** Work order **
What do the lines say, reproduced word for word, from the first of the entries below through the line bearing "5100 | 1.67 |"?

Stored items
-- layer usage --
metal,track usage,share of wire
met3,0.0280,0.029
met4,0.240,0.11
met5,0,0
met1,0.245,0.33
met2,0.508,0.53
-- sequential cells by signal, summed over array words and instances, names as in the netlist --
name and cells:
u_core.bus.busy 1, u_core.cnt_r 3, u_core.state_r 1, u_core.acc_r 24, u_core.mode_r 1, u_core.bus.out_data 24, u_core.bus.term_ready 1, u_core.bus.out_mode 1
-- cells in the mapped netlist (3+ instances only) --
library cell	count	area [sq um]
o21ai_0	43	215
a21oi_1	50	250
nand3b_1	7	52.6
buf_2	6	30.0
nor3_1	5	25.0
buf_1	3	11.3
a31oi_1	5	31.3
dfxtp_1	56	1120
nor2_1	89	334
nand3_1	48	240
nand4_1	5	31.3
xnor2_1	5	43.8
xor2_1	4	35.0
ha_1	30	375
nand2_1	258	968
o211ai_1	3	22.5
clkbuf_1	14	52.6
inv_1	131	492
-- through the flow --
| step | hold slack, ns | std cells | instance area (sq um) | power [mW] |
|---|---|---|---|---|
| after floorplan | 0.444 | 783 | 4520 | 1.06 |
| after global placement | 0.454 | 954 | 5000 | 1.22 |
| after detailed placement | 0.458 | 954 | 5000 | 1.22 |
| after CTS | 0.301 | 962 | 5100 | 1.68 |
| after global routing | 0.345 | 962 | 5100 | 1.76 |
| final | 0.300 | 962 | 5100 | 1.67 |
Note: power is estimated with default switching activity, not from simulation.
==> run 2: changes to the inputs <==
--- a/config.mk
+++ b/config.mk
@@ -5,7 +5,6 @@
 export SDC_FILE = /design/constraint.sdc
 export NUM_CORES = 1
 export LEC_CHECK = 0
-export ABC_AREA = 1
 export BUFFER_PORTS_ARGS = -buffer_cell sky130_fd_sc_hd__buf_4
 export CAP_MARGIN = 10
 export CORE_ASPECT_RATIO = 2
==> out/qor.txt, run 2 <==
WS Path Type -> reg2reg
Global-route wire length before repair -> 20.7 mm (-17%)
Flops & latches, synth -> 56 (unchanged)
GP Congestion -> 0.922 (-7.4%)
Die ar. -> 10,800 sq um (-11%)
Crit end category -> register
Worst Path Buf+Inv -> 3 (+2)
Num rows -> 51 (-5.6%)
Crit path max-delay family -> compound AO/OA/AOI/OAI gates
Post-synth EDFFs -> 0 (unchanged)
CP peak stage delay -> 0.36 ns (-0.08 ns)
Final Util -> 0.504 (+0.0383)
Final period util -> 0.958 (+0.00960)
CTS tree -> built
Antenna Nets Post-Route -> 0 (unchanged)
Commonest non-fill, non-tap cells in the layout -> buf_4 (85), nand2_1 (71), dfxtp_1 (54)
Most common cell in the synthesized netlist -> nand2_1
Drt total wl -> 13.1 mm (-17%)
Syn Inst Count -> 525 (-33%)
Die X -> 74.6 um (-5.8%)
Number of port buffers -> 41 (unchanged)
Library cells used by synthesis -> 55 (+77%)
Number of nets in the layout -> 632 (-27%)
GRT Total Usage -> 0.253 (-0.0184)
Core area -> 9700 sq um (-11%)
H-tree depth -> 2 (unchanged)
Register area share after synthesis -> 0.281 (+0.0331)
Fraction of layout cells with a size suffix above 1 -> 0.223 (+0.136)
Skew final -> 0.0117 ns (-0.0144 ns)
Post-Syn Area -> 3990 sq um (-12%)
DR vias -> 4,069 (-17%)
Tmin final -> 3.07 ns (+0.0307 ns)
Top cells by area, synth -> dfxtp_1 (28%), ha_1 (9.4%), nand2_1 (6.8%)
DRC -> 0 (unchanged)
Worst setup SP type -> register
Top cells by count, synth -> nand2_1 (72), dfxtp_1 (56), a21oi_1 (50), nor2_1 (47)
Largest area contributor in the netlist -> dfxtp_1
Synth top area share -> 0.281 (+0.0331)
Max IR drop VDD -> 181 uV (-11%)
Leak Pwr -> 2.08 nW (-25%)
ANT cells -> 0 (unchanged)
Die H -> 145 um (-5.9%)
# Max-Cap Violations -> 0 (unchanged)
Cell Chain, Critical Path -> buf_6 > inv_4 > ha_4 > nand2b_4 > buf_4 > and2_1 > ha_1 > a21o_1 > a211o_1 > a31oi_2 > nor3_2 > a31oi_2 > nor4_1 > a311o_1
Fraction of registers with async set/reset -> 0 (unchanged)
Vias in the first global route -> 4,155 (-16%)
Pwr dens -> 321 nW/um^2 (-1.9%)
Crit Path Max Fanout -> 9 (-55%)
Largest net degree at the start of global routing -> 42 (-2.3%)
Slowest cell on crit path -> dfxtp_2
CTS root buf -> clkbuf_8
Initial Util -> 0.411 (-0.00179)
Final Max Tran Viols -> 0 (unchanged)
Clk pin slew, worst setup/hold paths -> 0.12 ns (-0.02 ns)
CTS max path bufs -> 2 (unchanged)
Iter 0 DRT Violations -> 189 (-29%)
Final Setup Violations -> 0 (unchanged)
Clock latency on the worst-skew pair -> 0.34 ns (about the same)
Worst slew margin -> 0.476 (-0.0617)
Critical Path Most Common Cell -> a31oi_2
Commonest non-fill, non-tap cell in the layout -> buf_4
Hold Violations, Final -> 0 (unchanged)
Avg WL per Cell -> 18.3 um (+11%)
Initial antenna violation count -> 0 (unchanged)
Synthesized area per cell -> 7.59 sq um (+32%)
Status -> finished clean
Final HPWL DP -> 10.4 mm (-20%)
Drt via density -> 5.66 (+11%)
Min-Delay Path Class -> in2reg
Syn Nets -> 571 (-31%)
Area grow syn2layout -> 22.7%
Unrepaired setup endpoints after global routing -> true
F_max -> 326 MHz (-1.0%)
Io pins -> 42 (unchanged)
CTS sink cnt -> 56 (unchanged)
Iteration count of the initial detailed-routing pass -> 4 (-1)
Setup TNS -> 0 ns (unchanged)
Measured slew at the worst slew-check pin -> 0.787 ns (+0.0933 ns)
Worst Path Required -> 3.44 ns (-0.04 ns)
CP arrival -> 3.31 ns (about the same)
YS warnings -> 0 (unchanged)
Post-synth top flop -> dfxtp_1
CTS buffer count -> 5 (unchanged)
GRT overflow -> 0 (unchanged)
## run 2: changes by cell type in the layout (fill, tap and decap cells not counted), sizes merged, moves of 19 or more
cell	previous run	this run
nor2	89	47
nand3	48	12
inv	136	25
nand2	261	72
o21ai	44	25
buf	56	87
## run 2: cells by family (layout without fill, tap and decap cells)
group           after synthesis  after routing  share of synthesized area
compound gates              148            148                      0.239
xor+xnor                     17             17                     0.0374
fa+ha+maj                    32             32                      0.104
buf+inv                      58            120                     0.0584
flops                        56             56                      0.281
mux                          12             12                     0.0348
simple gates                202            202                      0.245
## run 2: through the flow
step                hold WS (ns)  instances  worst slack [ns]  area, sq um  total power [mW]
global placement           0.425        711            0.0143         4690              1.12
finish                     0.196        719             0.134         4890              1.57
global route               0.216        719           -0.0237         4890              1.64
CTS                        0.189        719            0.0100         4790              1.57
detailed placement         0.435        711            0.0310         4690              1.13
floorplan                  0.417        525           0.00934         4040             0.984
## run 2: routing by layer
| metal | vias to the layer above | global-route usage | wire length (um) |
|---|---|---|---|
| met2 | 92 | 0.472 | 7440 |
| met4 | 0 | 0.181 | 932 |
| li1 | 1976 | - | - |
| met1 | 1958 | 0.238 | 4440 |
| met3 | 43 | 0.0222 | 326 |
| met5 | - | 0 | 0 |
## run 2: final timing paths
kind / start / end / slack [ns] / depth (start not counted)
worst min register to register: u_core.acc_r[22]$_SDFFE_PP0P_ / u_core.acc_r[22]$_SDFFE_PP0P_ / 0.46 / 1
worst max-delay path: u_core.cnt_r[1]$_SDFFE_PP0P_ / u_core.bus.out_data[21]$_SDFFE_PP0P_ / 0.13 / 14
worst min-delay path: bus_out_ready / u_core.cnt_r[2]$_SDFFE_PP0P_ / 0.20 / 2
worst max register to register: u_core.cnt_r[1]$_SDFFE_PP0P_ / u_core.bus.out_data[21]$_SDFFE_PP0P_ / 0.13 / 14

** Task response **
-- layer usage --
metal,track usage,share of wire
met3,0.0280,0.029
met4,0.240,0.11
met5,0,0
met1,0.245,0.33
met2,0.508,0.53
-- sequential cells by signal, summed over array words and instances, names as in the netlist --
name and cells:
u_core.bus.busy 1, u_core.cnt_r 3, u_core.state_r 1, u_core.acc_r 24, u_core.mode_r 1, u_core.bus.out_data 24, u_core.bus.term_ready 1, u_core.bus.out_mode 1
-- cells in the mapped netlist (3+ instances only) --
library cell	count	area [sq um]
o21ai_0	43	215
a21oi_1	50	250
nand3b_1	7	52.6
buf_2	6	30.0
nor3_1	5	25.0
buf_1	3	11.3
a31oi_1	5	31.3
dfxtp_1	56	1120
nor2_1	89	334
nand3_1	48	240
nand4_1	5	31.3
xnor2_1	5	43.8
xor2_1	4	35.0
ha_1	30	375
nand2_1	258	968
o211ai_1	3	22.5
clkbuf_1	14	52.6
inv_1	131	492
-- through the flow --
| step | hold slack, ns | std cells | instance area (sq um) | power [mW] |
|---|---|---|---|---|
| after floorplan | 0.444 | 783 | 4520 | 1.06 |
| after global placement | 0.454 | 954 | 5000 | 1.22 |
| after detailed placement | 0.458 | 954 | 5000 | 1.22 |
| after CTS | 0.301 | 962 | 5100 | 1.68 |
| after global routing | 0.345 | 962 | 5100 | 1.76 |
| final | 0.300 | 962 | 5100 | 1.67 |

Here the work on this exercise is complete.